Now, it seems that each time you want to index a document, a new Tokenizer is created

This is not true, the Analyzer.reusableTokenStream method is called, which re-uses not just a Tokenizer, but also the entire chain (TokenFilters, etc). See http://lucene.apache.org/java/3_0_0/api/core/org/apache/lucene/analysis/Analyzer.html#reusableTokenStream(java.lang.String, java.io.Reader)

One thing to mention - Tokeinzer has a private field that contains the input it receives to tokenize. I just don't see why we need to store it this way because the object is destroyed right after the tokenization process is over and the new tokenized text is returned. The only thing I can think of is multi-threaded access maybe?

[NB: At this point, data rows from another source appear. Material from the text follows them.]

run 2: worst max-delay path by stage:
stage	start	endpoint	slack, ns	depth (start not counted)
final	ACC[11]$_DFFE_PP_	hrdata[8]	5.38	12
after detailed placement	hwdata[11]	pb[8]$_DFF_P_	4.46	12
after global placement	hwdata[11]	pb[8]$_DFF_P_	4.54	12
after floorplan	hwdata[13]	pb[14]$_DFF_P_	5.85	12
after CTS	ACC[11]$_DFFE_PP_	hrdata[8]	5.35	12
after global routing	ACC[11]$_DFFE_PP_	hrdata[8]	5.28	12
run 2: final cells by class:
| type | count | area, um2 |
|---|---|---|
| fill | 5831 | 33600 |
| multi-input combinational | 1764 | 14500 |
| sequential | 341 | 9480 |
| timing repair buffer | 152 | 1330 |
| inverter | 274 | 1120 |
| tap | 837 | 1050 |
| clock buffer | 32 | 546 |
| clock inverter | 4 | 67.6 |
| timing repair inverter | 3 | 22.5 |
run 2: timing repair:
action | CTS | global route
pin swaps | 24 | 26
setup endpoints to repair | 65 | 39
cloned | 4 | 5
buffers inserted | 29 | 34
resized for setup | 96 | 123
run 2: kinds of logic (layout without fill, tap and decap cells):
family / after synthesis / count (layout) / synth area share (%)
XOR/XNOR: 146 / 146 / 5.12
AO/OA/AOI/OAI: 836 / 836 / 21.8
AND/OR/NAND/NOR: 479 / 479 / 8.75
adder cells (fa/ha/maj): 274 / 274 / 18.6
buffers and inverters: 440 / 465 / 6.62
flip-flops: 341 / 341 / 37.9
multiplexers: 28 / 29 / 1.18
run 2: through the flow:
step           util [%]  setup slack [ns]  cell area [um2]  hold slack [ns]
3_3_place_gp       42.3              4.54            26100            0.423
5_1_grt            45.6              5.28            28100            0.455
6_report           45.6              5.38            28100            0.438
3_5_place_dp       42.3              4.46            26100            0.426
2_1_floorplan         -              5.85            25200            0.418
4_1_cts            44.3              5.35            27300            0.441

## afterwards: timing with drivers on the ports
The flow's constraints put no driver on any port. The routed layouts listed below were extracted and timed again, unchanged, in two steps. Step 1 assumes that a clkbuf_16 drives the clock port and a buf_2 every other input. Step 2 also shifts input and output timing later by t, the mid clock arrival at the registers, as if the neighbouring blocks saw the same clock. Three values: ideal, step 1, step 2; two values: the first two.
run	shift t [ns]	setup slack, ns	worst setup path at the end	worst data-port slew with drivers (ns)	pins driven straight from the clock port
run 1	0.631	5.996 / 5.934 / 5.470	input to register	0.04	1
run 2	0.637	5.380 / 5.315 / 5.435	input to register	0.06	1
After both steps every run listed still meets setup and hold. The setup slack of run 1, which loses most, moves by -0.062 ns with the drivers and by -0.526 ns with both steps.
From an optimization exercise on the open Yosys and OpenROAD flow, aimed at small area and a short achievable clock period; shortcuts taken in it are not production practice.
RTL that was checked went through simulation tests only; none was proved equivalent to the original.
Only the layout flow was run in run 1; the RTL was not checked for function there.

==> flow/design.v, too long to show whole: its modules and the start of the top module <==
// module iir: 1074 lines
module iir(
    input clk,
    input rst_n,
    input [31:0] x,
    output reg [31:0] y
    );
  // ...
==> flow/flow/run.sh <==
#!/bin/bash
# Layout flow: the standard ORFS flow (standard.sh), with two changes:
#  1. the combinational logic of the standard synthesis is replaced by the
#     gate-level netlist that gen2.py writes from the same description as
#     rtl/iir.v (same registers, same names and cell types; checked by
#     swap_netlist.py, and the standard netlist is kept if they differ);
#  2. the port buffers are buf_1 cells instead of the default.
set -euo pipefail
export BUFFER_PORTS_ARGS="-inputs -buffer_cell sky130_fd_sc_hd__buf_4"
export PRE_GLOBAL_PLACE_TCL="$PWD/flow/buffer_outputs.tcl"
R=orfs/results/sky130hd/iir/base
bash standard.sh synth > standard_synth.log 2>&1
python3 flow/gen2.py --ytree fast42 --fap mix --net custom_netlist.v > gen2.log 2>&1
if python3 flow/swap_netlist.py $R/1_2_yosys.v custom_netlist.v > swap_netlist.log 2>&1; then
  cp $R/1_2_yosys.v standard_1_2_yosys.v
  cp custom_netlist.v $R/1_2_yosys.v
  touch $R/1_2_yosys.v
  rm -f $R/1_synth.odb $R/1_synth.sdc
fi
bash standard.sh finish > standard_finish.log 2>&1
==> flow/flow/buffer_outputs.tcl <==
# Runs just before ORFS's buffer_ports (which buffers the inputs, see run.sh):
# give every output port a buf_1 buffer.
buffer_ports -outputs -buffer_cell sky130_fd_sc_hd__buf_1
==> flow/flow/swap_netlist.py <==
#!/usr/bin/env python3
"""Check that a hand-built netlist keeps the standard synthesis's registers
(same instance names and cell types) and ports; exit 1 if not.
usage: swap_netlist.py STANDARD.v CUSTOM.v"""
import re, sys

def info(path):
    t = open(path).read()
    ffs = {}
    for cell, name in re.findall(r'\b(sky130_fd_sc_hd__df\w+)\s+(\\\S+|\S+)\s*\(', t):
        ffs[name.lstrip('\\')] = cell
    m = re.search(r'module\s+iir\s*\((.*?)\);', t, re.S)
    ports = sorted(p.strip() for p in m.group(1).split(','))
    decl = sorted(re.findall(r'^\s*(input|output)\s+(\[[^\]]*\])?\s*(\w+);', t, re.M))
    return ffs, ports, decl

a = info(sys.argv[1])
b = info(sys.argv[2])
ok = True
if a[0] != b[0]:
    ok = False
    print('registers differ:')
    for k in sorted(set(a[0]) | set(b[0])):
        if a[0].get(k) != b[0].get(k):
            print('  ', k, a[0].get(k), b[0].get(k))
if a[1] != b[1] or a[2] != b[2]:
    ok = False
    print('ports differ:', a[1:], b[1:])
print('registers:', len(a[0]), 'match' if ok else 'MISMATCH')
sys.exit(0 if ok else 1)
==> flow/standard.sh <==
#!/bin/bash
# synth_recipe.tcl (not shown) runs the flow's synth.tcl, then flattens the netlist and writes it again
# the make line also repeats each setting of config.mk as NAME=value (left out here)
make -C /OpenROAD-flow-scripts/flow DESIGN_CONFIG=/design/flow/config.mk WORK_HOME=/design/flow/orfs CLKGATE_MAP_FILE= SYNTH_SCRIPT=/design/flow/synth_recipe.tcl "${@:-finish}"
==> flow/config.mk <==
export PLATFORM = sky130hd
export DESIGN_NAME = iir
export DESIGN_NICKNAME = iir
export VERILOG_FILES = /design/flow/design.v
export SDC_FILE = /design/flow/constraint.sdc
export NUM_CORES = 4
export LEC_CHECK = 0
export CAP_MARGIN = 20
export CORE_MARGIN = 2
export CORE_UTILIZATION = 70
export CTS_BUF_LIST = sky130_fd_sc_hd__clkbuf_4 sky130_fd_sc_hd__clkbuf_8
export SETUP_SLACK_MARGIN = 4
export SLEW_MARGIN = 20
==> flow/constraint.sdc <==
create_clock -name core_clock -period 7.5 [get_ports {clk}]
set_input_delay 1.5000 -clock core_clock [delete_from_list [all_inputs] [get_ports {clk}]]
set_output_delay 1.5000 -clock core_clock [all_outputs]
set_load 0.01 [all_outputs]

As mentioned earlier, the entire Chain of tokenizers and tokenfilters is reused across documents. So all of their Attributes are reused, but also its important to note that attributes are shared across the chain (e.g. all Tokenizers and TokenFilters' Attribute references point to the same instances). This is why it is crucial to call clearAttributes() in your tokenizer to reset all attributes.

As an example, a Whitespace tokenizer adds a reference to a TermAttribute in its ctor, and its wrapped by a LowerCaseFilter which adds a reference to a TermAttribute in its ctor, too. Both these TermAttributes point to the same underlying char[]. When a new document is processed, Analyzer.reusableTokenStream is invoked, which returns the same TokenStream chain (in this case Whitespace wrapped with LowerCaseFilter) used in the previous document. The reset(Reader) method is called, resetting the tokenizer's input to the new document contents. Finally reset() is called on the entire stream, which resets any internal state from the previous document, and the contents are processed until incrementToken() returns false.

OTHER TIPS

Dont worry about creating an instance here and there of a class when doing something complex like indexing a document w/ Lucene. There is probably going to be lots and lots of objects created inside the tokenizing and indexing process. One more tokeniser instance is literally nothing when one compares the left over garbage from thrown away objects when the process completes. If you dont believe me get a profile and watch object creation counts.